Cabe mencionar que Un mechón de tu pelo fue especialmente escrita por Cano para la compañía Ácido Carmín (las actrices Ferrero y Alonso), “a sabiendas de sus condiciones actorales, pero en contra de sus recursos más habituales,  pensando en su energía y, a la vez, en lo que no les he visto hacer”, de la misma manera que lo hizo con Monina Bonelli para La sirena. Para aquella obra, Cano había convocado a Rodrigo González Garillo (“alguien que además de tener un pensamiento sobre la belleza, privilegia que lo que está sobre el escenario esté en función de jugar”), que entonces ideó un sincrético y ocurrente mecanismo que oficiaba bastante más que de tablado. Para Un mechón de tu pelo, Cano volvió a contar con su valiosa contribución en escenografía y utilería, en una puesta donde cada objeto-fetiche (incluido un imponente aparador gigante, con muchas puertas conteniendo fina vajilla auténtica) es vital para una narración donde todo gira alrededor de la liturgia de poner una mesa a la perfección. “Las escenas respetan el orden de esa ceremonia. De hecho, Rodrigo, que conocía el protocolo específico, capacitó a las actrices, les tomaba examen durante los ensayos sobre cómo se disponían los elementos; y esas reglas empezaron a generar actitudes”, anota Cano.

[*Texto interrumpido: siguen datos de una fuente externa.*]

File: config.mk
export PLATFORM = sky130hd
export DESIGN_NAME = poly_voice_mixer_flat
export DESIGN_NICKNAME = d
export VERILOG_FILES = /design/src/rtl/poly_voice_mixer_pkg.sv /design/src/rtl/poly_voice_mixer_if.sv /design/src/rtl/poly_voice_mixer_voice_slot.sv /design/src/rtl/poly_voice_mixer.sv /design/src/flat_wrapper.sv
export SDC_FILE = /design/constraint.sdc
export NUM_CORES = 1
export LEC_CHECK = 0
export CORE_ASPECT_RATIO = 2
export CORE_MARGIN = 1
export CORE_UTILIZATION = 57
export CTS_BUF_LIST = sky130_fd_sc_hd__clkbuf_4 sky130_fd_sc_hd__clkbuf_8
export DETAILED_ROUTE_END_ITERATION = 10
export PLACE_DENSITY = 0.87
export SLEW_MARGIN = 20
export SYNTH_ARGS = -nofsm -noshare
export SYNTH_HDL_FRONTEND = slang
export SYNTH_SLANG_ARGS = --single-unit
File: constraint.sdc
create_clock -name clk -period 3.2 [get_ports clk]
set_clock_uncertainty 0.15 [all_clocks]
set_input_delay 0.32 -clock clk [delete_from_list [all_inputs] [get_ports clk]]
set_output_delay 0.32 -clock clk [all_outputs]
set_load 0.1 [all_outputs]
$ cat src/rtl/pio_timeout_cnt.sv
// Clearable saturating cycle counter for the target acknowledge timeout.
//   clk  : clock
//   rst  : synchronous active-high reset
//   clr  : restart the count at zero (wins over en)
//   en   : count this cycle
//   done : count has reached TIMEOUT-1
module pio_timeout_cnt #(
    parameter int unsigned TIMEOUT = 255
) (
    input  logic clk,
    input  logic rst,
    input  logic clr,
    input  logic en,
    output logic done
);

    localparam int unsigned CNT_W = $clog2(TIMEOUT + 1);

    logic [CNT_W-1:0] cnt_q;

    always_ff @(posedge clk) begin
        if (rst || clr) begin
            cnt_q <= '0;
        end else if (en && (cnt_q != '1)) begin
            // Holds at all-ones so a stalled sequencer can never see done again by wrapping.
            cnt_q <= cnt_q + 1'b1;
        end
    end

    assign done = (cnt_q == CNT_W'(TIMEOUT - 1));

endmodule

$ cat src/rtl/pio_target_mux.sv
// Programmed-I/O target multiplexer between the PU register bus and NUM_TGT targets.
// Decodes a select field of reg_addr, holds one target strobe until that target acks
// (or the timeout expires), then returns a registered response aligned to clk_div.
//   clk, rst            : clock, synchronous active-high reset
//   clk_div             : one-cycle enable marking the bus response slot
//   reg_bs/rd/wr/addr/din : bus request
//   tgt_ms/wr/addr/wdata  : latched target request, one-hot strobe
//   tgt_ack, tgt_rdata    : per-target acknowledge and read data (target i at [i*DATA_W +: DATA_W])
//   pio_ack/rvalid/rdata/err : registered bus response
module pio_target_mux
    import pu_pio_pkg::*;
#(
    parameter int unsigned        NUM_TGT  = 8,
    parameter int unsigned        ADDR_W   = 32,
    parameter int unsigned        DATA_W   = 32,
    parameter int unsigned        SEL_LSB  = PIO_SEL_LSB,
    parameter int unsigned        SEL_W    = PIO_SEL_W,
    parameter int unsigned        TIMEOUT  = 255,
    parameter logic [DATA_W-1:0]  ERR_DATA = DATA_W'(PIO_ERR_DATA)
) (
    input  logic                      clk,
    input  logic                      rst,
    input  logic                      clk_div,
    input  logic                      reg_bs,
    input  logic                      reg_rd,
    input  logic                      reg_wr,
    input  logic [ADDR_W-1:0]         reg_addr,
    input  logic [DATA_W-1:0]         reg_din,
    output logic [NUM_TGT-1:0]        tgt_ms,
    output logic                      tgt_wr,
    output logic [ADDR_W-1:0]         tgt_addr,
    output logic [DATA_W-1:0]         tgt_wdata,
    input  logic [NUM_TGT-1:0]        tgt_ack,
    input  logic [NUM_TGT*DATA_W-1:0] tgt_rdata,
    output logic                      pio_ack,
    output logic                      pio_rvalid,
    output logic [DATA_W-1:0]         pio_rdata,
    output logic                      pio_err
);

    localparam int unsigned IDX_W = (NUM_TGT > 1) ? $clog2(NUM_TGT) : 1;

    pio_state_e        state;
    logic [IDX_W-1:0]  idx_q;
    logic              is_rd_q;
    logic              err_q;
    logic [DATA_W-1:0] rdata_q;

    logic [SEL_W-1:0]  sel;
    logic              sel_ok;
    logic              req;
    logic              accept;
    logic              ack_hit;
    logic [DATA_W-1:0] sel_rdata;
    logic              to_done;

    assign sel    = reg_addr[SEL_LSB +: SEL_W];
    assign sel_ok = (32'(sel) < NUM_TGT);
    assign req    = reg_bs && (reg_rd || reg_wr);
    assign accept = (state == StIdle) && req;

    // Only the latched target's ack and data matter; other targets are ignored.
    assign ack_hit   = tgt_ack[idx_q];
    assign sel_rdata = tgt_rdata[idx_q * DATA_W +: DATA_W];

    pio_timeout_cnt #(
        .TIMEOUT (TIMEOUT)
    ) u_timeout_cnt (
        .clk  (clk),
        .rst  (rst),
        .clr  (accept),
        .en   (state == StWait),
        .done (to_done)
    );

    always_ff @(posedge clk) begin
        if (rst) begin
            state      <= StIdle;
            idx_q      <= '0;
            is_rd_q    <= 1'b0;
            err_q      <= 1'b0;
            rdata_q    <= '0;
            tgt_ms     <= '0;
            tgt_wr     <= 1'b0;
            tgt_addr   <= '0;
            tgt_wdata  <= '0;
            pio_ack    <= 1'b0;
            pio_rvalid <= 1'b0;
            pio_rdata  <= '0;
            pio_err    <= 1'b0;
        end else begin
            unique case (state)
                StIdle: begin
                    if (req) begin
                        idx_q     <= sel[IDX_W-1:0];
                        is_rd_q   <= reg_rd;
                        tgt_wr    <= reg_wr && !reg_rd;
                        tgt_addr  <= reg_addr;
                        tgt_wdata <= reg_din;
                        if ((reg_rd && reg_wr) || !sel_ok) begin
                            // Protocol or decode error: answer without touching any target.
                            err_q <= 1'b1;
                            state <= StResp;
                        end else begin
                            err_q  <= 1'b0;
                            tgt_ms <= NUM_TGT'(1) << sel[IDX_W-1:0];
                            state  <= StWait;
                        end
                    end
                end
                StWait: begin
                    // Ack is checked first so it wins over a coincident timeout.
                    if (ack_hit) begin
                        if (is_rd_q) begin
                            rdata_q <= sel_rdata;
                        end
                        err_q  <= 1'b0;
                        tgt_ms <= '0;
                        state  <= StResp;
                    end else if (to_done) begin
                        err_q   <= 1'b1;
                        rdata_q <= ERR_DATA;
                        tgt_ms  <= '0;
                        state   <= StResp;
                    end
                end
                StResp: begin
                    if (clk_div) begin
                        pio_ack    <= 1'b1;
                        pio_rvalid <= is_rd_q;
                        pio_err    <= err_q;
                        pio_rdata  <= (err_q && is_rd_q) ? ERR_DATA : rdata_q;
                        state      <= StHold;
                    end
                end
                StHold: begin
                    // pio_rdata deliberately keeps the last response.
                    if (clk_div) begin
                        pio_ack    <= 1'b0;
                        pio_rvalid <= 1'b0;
                        pio_err    <= 1'b0;
                        state      <= StIdle;
                    end
                end
                default: state <= StIdle;
            endcase
        end
    end

endmodule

Por qué sal y pimienta, por qué no cardamomo y canela; por qué tenedores de cuatro puntas, no así de tres, de cinco, se interrogará Andrea en consonancia con algunas preguntas que postulara el escritor Bill Bryson en el libro En casa, ese desenfadado tomo que historiza acerca de cada aspecto del hogar. Que junto a otras lecturas (Strindberg, cartillas de urbanidad tradicionales, Erving Goffman, algunas reglas de protocolo y etiqueta, Bachelard), germinaron para Un mechón de tu pelo. Texto que toma relieve en escena gracias al aporte de Ricardo Sica, que inicia con iluminación de frente: las actrices gustan llamar a la obra “una pintura en movimiento”, donde personajes y objetos devienen miniaturas que se desplazan. Hace su necesario aporte el diseño sonoro y los arreglos musicales de Tian Brass, dando profundidad, materialidad a una casa que cruje y suma al clima de otro tiempo posible, congeniando la puesta de época con el público contemporáneo. Lo hace a través de composiciones barrocas y renacentistas que no son lo que parecen; músicas que toman patrones sonoros y son intervenidas, amén de reforzar un gesto de la obra que permite, además, apreciar bellas melodías menos escuchadas.